§ Exercise:
Include in the output exactly the lines from the opening of the data through the line containing "beta: all stages", and nothing more.
BEGIN Listed records
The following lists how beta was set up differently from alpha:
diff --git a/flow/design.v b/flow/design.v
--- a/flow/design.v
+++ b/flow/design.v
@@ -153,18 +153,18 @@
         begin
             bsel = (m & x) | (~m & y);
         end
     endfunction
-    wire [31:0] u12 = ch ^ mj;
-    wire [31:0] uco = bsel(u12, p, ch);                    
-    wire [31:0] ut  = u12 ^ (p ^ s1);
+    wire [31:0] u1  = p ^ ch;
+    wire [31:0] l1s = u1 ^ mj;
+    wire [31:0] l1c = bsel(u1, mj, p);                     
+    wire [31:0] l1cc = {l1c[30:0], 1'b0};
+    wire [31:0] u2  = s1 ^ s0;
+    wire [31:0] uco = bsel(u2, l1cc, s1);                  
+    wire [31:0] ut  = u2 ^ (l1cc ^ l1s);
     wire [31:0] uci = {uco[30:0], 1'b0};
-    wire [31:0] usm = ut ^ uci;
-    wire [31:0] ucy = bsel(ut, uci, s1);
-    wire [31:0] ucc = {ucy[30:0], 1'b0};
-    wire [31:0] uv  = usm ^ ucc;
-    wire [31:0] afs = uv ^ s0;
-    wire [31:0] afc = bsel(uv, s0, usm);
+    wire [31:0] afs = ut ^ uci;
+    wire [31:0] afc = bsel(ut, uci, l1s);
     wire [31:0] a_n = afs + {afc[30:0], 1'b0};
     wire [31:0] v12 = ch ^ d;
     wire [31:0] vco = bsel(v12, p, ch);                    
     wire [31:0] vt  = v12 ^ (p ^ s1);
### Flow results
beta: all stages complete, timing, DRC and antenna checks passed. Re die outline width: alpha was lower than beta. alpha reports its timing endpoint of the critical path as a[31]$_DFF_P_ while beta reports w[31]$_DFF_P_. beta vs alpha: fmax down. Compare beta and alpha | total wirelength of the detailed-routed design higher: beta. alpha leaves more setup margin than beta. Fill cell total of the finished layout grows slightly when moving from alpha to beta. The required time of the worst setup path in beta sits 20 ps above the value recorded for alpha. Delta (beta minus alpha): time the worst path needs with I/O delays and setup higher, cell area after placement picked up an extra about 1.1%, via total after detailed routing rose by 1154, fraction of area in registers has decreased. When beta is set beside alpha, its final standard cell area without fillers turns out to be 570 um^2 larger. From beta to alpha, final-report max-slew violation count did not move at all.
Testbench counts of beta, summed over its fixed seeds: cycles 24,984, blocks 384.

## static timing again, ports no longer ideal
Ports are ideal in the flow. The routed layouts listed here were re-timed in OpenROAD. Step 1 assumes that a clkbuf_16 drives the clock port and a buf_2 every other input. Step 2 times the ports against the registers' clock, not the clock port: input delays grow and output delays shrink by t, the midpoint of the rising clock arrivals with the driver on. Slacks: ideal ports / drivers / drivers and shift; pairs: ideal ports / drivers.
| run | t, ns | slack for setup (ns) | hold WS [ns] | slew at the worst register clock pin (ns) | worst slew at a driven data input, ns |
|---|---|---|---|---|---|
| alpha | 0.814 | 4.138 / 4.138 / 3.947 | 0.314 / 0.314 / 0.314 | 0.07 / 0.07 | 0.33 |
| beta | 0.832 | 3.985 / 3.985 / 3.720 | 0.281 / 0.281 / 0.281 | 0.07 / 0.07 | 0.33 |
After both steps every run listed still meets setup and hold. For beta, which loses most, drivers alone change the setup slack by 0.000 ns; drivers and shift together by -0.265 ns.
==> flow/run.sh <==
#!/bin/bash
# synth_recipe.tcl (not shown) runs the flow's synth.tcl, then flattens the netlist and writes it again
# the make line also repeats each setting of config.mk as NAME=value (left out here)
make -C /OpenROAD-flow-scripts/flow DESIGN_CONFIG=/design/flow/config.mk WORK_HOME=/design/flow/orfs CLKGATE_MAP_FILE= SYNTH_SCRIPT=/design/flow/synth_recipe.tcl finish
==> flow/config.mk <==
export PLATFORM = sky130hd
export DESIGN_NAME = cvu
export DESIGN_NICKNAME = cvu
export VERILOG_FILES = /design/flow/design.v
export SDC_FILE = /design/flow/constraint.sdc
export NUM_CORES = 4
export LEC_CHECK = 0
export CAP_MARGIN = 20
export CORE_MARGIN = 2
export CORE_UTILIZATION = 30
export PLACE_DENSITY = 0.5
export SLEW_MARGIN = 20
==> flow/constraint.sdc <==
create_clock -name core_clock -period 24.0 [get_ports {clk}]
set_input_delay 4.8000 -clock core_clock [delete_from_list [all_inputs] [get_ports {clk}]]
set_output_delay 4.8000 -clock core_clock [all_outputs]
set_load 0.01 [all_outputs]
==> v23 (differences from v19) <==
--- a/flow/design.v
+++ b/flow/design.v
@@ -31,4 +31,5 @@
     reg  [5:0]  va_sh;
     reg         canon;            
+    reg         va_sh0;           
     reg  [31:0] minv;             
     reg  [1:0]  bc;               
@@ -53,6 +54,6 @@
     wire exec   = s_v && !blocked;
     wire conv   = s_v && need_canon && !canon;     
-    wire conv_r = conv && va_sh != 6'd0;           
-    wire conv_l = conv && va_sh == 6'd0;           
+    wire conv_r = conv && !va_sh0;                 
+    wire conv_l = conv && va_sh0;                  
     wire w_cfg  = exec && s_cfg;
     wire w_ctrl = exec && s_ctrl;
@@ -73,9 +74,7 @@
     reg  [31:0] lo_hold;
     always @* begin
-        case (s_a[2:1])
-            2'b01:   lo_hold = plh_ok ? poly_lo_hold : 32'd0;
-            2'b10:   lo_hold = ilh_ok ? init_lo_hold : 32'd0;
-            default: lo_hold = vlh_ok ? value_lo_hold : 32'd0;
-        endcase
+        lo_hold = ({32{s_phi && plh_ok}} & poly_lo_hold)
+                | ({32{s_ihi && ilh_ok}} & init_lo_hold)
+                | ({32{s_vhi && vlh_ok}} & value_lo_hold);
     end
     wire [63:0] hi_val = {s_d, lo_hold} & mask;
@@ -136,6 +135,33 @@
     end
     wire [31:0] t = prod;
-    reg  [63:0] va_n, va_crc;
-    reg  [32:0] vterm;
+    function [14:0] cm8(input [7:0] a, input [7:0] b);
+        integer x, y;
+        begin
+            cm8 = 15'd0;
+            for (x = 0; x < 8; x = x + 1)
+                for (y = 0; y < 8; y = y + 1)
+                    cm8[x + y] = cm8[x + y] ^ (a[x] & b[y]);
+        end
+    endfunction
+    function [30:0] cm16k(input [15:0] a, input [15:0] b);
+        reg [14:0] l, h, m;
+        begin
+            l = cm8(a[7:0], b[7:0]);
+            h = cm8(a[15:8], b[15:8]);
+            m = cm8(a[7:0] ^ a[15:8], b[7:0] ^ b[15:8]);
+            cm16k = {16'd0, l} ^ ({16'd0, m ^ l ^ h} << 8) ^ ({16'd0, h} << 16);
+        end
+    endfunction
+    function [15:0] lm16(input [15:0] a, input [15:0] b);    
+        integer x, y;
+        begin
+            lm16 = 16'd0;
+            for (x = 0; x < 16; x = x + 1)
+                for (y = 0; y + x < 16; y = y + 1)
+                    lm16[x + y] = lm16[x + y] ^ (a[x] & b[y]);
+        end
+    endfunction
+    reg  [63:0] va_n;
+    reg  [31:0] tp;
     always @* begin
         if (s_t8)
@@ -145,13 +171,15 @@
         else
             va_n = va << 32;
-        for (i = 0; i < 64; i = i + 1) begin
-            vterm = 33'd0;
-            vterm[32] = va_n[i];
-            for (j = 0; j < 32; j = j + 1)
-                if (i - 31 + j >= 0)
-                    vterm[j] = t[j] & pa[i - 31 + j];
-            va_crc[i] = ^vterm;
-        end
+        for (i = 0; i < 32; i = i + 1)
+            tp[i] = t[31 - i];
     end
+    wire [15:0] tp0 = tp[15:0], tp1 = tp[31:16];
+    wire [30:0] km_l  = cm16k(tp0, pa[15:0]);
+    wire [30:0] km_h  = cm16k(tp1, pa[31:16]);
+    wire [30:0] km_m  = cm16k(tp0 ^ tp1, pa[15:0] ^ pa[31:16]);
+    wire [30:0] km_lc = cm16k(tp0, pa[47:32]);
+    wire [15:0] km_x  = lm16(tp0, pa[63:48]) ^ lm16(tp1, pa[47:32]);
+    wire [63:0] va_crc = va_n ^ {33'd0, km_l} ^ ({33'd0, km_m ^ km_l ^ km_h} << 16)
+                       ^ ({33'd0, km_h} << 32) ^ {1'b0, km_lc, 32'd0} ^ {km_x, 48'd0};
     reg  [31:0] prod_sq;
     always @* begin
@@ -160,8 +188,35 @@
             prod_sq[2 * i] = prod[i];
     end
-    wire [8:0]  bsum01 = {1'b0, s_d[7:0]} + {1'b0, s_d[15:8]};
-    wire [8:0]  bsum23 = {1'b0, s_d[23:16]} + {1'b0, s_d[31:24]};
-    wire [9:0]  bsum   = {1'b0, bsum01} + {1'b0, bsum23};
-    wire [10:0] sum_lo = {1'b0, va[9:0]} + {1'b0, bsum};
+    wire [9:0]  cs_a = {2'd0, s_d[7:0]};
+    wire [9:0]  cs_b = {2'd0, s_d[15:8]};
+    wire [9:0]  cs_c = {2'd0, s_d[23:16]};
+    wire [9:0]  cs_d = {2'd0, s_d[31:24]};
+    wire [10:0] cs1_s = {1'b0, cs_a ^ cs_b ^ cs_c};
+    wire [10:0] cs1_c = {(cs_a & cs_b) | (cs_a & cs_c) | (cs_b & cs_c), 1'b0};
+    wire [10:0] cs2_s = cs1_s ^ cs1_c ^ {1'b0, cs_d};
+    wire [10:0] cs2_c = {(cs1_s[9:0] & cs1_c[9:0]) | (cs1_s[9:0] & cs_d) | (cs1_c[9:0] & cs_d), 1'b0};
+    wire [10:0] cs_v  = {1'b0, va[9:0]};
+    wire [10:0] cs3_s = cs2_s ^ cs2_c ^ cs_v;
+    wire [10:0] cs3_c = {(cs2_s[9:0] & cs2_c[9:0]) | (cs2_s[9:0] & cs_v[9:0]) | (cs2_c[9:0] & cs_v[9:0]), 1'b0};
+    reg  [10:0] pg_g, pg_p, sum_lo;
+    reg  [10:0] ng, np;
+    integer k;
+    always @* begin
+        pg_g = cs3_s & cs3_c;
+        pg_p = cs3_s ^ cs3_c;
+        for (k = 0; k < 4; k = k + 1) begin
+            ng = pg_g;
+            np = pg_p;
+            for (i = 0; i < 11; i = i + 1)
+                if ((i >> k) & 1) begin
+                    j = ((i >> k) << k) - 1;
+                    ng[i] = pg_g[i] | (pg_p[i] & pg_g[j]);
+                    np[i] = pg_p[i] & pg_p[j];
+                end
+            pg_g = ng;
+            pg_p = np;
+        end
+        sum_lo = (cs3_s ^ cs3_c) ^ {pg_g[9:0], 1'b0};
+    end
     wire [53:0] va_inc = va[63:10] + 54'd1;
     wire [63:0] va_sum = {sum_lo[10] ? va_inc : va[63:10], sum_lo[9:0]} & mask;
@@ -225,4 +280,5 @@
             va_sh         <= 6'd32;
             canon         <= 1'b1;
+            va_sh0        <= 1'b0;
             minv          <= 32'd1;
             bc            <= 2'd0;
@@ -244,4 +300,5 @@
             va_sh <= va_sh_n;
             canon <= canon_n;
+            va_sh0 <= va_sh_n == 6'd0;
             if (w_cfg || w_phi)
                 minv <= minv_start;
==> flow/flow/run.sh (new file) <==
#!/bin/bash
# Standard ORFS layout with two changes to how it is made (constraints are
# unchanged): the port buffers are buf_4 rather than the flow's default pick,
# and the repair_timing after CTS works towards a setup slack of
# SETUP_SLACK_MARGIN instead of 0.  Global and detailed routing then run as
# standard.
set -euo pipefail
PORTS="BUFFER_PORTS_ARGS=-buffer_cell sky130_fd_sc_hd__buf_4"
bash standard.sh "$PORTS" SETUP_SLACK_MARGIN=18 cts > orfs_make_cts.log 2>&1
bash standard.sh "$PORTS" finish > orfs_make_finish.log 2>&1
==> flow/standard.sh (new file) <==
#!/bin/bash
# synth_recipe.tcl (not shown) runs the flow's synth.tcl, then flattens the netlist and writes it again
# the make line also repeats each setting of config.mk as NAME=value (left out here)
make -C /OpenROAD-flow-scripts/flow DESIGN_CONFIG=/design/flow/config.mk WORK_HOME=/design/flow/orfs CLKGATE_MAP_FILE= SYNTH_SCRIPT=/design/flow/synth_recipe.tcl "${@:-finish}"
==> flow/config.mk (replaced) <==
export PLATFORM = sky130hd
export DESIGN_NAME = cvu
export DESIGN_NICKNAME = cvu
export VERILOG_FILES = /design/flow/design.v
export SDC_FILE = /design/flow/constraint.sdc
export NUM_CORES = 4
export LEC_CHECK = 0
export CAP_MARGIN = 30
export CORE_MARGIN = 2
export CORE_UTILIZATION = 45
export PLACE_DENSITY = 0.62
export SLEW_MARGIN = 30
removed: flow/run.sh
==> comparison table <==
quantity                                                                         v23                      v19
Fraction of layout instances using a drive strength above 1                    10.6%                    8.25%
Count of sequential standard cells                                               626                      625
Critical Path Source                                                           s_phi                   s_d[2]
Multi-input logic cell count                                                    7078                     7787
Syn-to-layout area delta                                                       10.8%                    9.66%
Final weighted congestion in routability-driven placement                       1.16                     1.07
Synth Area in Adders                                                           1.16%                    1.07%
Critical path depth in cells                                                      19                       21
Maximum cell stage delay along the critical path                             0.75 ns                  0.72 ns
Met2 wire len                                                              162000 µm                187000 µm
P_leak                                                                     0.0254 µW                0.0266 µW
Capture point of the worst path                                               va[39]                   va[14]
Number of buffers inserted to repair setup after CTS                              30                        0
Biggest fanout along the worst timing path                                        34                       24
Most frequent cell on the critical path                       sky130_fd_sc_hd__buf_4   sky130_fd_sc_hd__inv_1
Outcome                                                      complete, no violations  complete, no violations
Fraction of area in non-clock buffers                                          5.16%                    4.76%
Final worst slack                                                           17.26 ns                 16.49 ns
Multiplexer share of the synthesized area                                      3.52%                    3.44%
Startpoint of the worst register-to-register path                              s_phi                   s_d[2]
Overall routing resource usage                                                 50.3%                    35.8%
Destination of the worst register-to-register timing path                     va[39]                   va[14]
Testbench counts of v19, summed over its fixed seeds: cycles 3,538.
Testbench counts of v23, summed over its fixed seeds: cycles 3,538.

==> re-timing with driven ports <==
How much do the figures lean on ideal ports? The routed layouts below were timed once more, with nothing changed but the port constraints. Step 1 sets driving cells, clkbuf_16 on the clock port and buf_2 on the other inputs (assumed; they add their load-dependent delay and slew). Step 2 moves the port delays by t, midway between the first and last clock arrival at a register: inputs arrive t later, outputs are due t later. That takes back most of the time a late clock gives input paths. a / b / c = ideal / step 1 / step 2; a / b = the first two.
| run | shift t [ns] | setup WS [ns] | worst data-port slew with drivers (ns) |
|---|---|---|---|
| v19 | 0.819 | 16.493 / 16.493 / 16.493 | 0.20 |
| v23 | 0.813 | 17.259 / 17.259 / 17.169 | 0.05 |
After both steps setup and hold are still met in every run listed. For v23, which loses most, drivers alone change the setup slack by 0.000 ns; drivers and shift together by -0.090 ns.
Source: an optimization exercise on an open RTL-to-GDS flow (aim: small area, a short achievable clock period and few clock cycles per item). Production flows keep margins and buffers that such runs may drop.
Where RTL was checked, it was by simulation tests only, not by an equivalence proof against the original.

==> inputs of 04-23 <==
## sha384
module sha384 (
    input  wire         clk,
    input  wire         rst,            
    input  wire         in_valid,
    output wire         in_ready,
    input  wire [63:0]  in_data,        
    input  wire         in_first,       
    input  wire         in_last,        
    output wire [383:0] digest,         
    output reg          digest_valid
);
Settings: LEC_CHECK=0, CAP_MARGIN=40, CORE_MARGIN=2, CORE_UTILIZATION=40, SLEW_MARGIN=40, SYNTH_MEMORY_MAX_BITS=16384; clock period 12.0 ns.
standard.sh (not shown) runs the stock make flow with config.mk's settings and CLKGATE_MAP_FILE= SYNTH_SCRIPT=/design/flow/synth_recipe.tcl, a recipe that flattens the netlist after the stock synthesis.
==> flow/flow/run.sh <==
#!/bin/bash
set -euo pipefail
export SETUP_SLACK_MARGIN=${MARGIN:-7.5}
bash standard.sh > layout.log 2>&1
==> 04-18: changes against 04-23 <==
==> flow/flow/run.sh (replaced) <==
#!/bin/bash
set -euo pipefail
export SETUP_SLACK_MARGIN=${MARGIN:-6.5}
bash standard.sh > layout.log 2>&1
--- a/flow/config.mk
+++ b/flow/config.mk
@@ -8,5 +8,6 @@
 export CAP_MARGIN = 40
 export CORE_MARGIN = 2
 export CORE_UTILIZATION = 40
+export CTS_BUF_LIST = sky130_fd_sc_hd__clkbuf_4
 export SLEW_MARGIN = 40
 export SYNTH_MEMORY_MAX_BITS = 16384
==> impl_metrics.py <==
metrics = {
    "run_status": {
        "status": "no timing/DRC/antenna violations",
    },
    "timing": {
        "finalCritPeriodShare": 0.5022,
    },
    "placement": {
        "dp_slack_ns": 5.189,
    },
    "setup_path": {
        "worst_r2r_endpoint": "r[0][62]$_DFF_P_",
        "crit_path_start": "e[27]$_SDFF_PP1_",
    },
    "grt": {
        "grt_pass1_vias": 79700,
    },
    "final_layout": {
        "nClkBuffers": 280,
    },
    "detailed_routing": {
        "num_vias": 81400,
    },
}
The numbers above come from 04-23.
END Listed records
§ Response to the exercise:
The following lists how beta was set up differently from alpha:
diff --git a/flow/design.v b/flow/design.v
--- a/flow/design.v
+++ b/flow/design.v
@@ -153,18 +153,18 @@
         begin
             bsel = (m & x) | (~m & y);
         end
     endfunction
-    wire [31:0] u12 = ch ^ mj;
-    wire [31:0] uco = bsel(u12, p, ch);                    
-    wire [31:0] ut  = u12 ^ (p ^ s1);
+    wire [31:0] u1  = p ^ ch;
+    wire [31:0] l1s = u1 ^ mj;
+    wire [31:0] l1c = bsel(u1, mj, p);                     
+    wire [31:0] l1cc = {l1c[30:0], 1'b0};
+    wire [31:0] u2  = s1 ^ s0;
+    wire [31:0] uco = bsel(u2, l1cc, s1);                  
+    wire [31:0] ut  = u2 ^ (l1cc ^ l1s);
     wire [31:0] uci = {uco[30:0], 1'b0};
-    wire [31:0] usm = ut ^ uci;
-    wire [31:0] ucy = bsel(ut, uci, s1);
-    wire [31:0] ucc = {ucy[30:0], 1'b0};
-    wire [31:0] uv  = usm ^ ucc;
-    wire [31:0] afs = uv ^ s0;
-    wire [31:0] afc = bsel(uv, s0, usm);
+    wire [31:0] afs = ut ^ uci;
+    wire [31:0] afc = bsel(ut, uci, l1s);
     wire [31:0] a_n = afs + {afc[30:0], 1'b0};
     wire [31:0] v12 = ch ^ d;
     wire [31:0] vco = bsel(v12, p, ch);                    
     wire [31:0] vt  = v12 ^ (p ^ s1);
### Flow results
beta: all stages complete, timing, DRC and antenna checks passed. Re die outline width: alpha was lower than beta. alpha reports its timing endpoint of the critical path as a[31]$_DFF_P_ while beta reports w[31]$_DFF_P_. beta vs alpha: fmax down. Compare beta and alpha | total wirelength of the detailed-routed design higher: beta. alpha leaves more setup margin than beta. Fill cell total of the finished layout grows slightly when moving from alpha to beta. The required time of the worst setup path in beta sits 20 ps above the value recorded for alpha. Delta (beta minus alpha): time the worst path needs with I/O delays and setup higher, cell area after placement picked up an extra about 1.1%, via total after detailed routing rose by 1154, fraction of area in registers has decreased. When beta is set beside alpha, its final standard cell area without fillers turns out to be 570 um^2 larger. From beta to alpha, final-report max-slew violation count did not move at all.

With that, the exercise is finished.